EXERCISE — Scan the entries below for the word "assign", then copy each line that holds it.

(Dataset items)
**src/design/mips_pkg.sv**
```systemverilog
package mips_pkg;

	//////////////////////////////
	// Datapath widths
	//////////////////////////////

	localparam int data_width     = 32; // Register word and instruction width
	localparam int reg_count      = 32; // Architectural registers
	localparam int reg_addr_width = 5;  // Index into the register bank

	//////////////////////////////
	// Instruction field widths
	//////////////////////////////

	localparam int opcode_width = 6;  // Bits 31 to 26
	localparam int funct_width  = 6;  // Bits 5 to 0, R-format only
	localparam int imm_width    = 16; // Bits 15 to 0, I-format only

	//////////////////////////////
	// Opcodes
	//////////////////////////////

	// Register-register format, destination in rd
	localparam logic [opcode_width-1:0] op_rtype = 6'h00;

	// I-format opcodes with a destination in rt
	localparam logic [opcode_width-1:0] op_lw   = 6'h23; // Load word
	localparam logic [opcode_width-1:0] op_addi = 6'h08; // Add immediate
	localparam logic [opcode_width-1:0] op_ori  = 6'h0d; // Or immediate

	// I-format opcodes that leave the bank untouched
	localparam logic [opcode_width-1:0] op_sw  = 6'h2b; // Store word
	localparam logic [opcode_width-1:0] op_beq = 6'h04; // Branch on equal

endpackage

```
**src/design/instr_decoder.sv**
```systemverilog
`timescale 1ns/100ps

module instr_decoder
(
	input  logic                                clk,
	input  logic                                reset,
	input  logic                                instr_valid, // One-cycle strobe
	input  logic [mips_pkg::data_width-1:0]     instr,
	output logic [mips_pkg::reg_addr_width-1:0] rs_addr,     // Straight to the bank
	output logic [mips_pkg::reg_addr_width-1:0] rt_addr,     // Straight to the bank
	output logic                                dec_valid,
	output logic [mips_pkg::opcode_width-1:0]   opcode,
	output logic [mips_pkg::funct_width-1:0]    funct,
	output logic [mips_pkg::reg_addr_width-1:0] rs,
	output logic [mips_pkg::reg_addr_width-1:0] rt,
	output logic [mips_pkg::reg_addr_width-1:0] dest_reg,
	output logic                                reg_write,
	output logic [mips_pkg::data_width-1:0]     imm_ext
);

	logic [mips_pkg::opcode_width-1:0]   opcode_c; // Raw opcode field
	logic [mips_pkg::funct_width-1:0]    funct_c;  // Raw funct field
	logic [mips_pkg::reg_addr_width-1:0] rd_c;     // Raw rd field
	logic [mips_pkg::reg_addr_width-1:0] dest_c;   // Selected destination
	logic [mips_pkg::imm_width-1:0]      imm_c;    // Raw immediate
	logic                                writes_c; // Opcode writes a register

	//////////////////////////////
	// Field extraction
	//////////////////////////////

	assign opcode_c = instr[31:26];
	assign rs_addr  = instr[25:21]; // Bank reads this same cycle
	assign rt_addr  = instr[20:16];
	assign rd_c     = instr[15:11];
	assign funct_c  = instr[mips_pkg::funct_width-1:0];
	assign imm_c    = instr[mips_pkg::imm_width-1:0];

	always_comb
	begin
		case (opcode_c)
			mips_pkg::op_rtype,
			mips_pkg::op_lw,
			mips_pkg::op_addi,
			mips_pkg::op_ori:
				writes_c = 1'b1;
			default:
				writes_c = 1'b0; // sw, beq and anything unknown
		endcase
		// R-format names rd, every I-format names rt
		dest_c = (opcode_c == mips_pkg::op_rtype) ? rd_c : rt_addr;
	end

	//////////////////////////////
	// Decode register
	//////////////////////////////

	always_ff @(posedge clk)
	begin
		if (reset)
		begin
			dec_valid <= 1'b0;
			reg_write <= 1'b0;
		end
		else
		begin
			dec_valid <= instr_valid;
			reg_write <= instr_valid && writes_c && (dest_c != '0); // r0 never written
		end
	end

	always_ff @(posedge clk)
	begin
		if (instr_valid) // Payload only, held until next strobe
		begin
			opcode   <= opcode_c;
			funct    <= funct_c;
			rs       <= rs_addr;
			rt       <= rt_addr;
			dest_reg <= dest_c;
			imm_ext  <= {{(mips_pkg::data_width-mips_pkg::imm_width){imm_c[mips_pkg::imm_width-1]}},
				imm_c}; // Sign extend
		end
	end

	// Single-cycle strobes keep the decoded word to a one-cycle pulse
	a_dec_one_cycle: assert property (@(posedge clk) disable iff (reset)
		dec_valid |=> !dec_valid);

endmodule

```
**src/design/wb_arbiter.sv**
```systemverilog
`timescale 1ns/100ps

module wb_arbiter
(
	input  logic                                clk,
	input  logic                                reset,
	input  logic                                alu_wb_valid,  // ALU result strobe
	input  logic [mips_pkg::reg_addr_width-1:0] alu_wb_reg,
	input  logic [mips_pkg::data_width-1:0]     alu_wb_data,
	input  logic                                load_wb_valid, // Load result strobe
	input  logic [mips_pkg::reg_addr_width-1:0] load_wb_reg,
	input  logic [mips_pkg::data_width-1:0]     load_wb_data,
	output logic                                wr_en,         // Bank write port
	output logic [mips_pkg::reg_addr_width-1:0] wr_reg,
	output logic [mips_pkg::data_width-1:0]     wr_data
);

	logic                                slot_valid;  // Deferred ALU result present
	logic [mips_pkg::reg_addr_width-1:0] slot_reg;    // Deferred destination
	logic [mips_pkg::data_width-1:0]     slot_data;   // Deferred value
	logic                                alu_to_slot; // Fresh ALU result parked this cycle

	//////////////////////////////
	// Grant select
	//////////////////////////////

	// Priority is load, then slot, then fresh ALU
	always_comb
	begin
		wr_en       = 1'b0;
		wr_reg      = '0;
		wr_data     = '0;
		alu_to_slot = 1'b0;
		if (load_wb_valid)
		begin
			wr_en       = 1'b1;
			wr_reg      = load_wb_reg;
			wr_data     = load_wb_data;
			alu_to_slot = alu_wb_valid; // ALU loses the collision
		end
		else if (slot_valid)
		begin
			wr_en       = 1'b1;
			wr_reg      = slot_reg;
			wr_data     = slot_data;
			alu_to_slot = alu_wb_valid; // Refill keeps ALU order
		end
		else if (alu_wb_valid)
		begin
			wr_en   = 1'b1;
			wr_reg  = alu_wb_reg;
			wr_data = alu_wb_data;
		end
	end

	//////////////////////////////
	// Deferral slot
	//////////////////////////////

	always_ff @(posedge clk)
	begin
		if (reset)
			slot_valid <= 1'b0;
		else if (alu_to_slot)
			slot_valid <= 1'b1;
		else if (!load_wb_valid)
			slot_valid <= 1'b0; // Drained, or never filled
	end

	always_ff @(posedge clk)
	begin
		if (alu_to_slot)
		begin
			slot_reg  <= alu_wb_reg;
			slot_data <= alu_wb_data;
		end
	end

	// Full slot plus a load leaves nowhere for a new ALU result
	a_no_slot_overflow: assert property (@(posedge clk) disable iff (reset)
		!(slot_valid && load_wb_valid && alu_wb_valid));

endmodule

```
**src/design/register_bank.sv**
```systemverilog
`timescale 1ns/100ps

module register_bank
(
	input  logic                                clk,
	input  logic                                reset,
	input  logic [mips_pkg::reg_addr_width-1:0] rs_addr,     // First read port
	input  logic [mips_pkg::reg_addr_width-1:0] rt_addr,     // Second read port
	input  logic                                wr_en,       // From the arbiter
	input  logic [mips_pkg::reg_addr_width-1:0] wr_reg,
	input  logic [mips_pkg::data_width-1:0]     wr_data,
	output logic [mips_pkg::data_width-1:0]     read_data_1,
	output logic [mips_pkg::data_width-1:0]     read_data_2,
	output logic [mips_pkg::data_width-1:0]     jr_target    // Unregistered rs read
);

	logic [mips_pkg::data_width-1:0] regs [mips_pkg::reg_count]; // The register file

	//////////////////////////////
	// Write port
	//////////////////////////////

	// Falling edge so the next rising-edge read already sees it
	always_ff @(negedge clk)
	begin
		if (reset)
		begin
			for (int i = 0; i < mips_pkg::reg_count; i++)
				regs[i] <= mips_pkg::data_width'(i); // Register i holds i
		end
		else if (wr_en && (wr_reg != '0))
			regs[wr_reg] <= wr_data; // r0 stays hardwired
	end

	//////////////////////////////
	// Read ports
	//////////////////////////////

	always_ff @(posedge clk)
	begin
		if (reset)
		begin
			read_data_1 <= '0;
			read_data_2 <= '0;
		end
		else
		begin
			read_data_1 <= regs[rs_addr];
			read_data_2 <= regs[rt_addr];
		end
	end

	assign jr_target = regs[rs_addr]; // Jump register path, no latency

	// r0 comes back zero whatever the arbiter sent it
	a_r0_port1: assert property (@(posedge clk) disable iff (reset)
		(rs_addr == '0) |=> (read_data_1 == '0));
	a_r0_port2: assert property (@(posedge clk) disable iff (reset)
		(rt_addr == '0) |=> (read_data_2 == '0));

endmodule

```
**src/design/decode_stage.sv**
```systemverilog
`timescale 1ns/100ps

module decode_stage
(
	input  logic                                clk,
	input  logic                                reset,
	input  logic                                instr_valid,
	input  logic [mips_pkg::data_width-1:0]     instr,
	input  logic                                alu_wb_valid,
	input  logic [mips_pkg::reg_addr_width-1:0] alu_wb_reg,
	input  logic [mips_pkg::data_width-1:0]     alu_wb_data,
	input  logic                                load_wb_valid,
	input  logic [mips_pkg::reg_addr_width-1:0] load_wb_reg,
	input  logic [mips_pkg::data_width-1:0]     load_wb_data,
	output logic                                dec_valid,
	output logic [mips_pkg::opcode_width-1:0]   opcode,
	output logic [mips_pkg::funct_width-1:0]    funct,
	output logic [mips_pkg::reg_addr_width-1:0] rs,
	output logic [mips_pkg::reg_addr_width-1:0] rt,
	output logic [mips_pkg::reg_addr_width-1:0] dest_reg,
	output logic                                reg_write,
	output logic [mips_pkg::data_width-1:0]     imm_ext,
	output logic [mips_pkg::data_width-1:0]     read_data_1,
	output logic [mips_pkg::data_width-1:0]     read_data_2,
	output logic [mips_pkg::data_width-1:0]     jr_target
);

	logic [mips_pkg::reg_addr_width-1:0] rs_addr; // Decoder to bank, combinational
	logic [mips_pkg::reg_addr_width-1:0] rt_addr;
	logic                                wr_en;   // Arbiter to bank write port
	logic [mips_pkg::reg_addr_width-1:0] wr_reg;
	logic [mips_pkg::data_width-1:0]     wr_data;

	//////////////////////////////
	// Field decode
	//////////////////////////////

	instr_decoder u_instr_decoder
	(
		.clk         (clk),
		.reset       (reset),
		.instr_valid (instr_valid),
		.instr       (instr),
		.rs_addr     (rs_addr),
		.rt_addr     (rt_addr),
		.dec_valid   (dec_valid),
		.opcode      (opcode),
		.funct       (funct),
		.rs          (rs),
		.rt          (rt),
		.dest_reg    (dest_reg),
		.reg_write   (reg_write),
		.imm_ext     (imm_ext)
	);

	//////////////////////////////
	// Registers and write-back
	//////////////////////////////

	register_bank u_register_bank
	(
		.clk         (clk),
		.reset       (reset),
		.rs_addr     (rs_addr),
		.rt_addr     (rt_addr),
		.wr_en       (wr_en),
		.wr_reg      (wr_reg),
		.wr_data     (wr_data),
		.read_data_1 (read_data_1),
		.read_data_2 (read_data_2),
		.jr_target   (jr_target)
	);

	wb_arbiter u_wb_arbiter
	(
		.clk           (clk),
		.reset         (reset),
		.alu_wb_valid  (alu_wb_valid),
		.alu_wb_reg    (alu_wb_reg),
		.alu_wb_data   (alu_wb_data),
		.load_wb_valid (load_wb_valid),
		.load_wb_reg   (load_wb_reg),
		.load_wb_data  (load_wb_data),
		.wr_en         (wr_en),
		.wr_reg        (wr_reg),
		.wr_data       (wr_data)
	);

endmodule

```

WRITTEN ANSWER —
	assign opcode_c = instr[31:26];
	assign rs_addr  = instr[25:21]; // Bank reads this same cycle
	assign rt_addr  = instr[20:16];
	assign rd_c     = instr[15:11];
	assign funct_c  = instr[mips_pkg::funct_width-1:0];
	assign imm_c    = instr[mips_pkg::imm_width-1:0];
	assign jr_target = regs[rs_addr]; // Jump register path, no latency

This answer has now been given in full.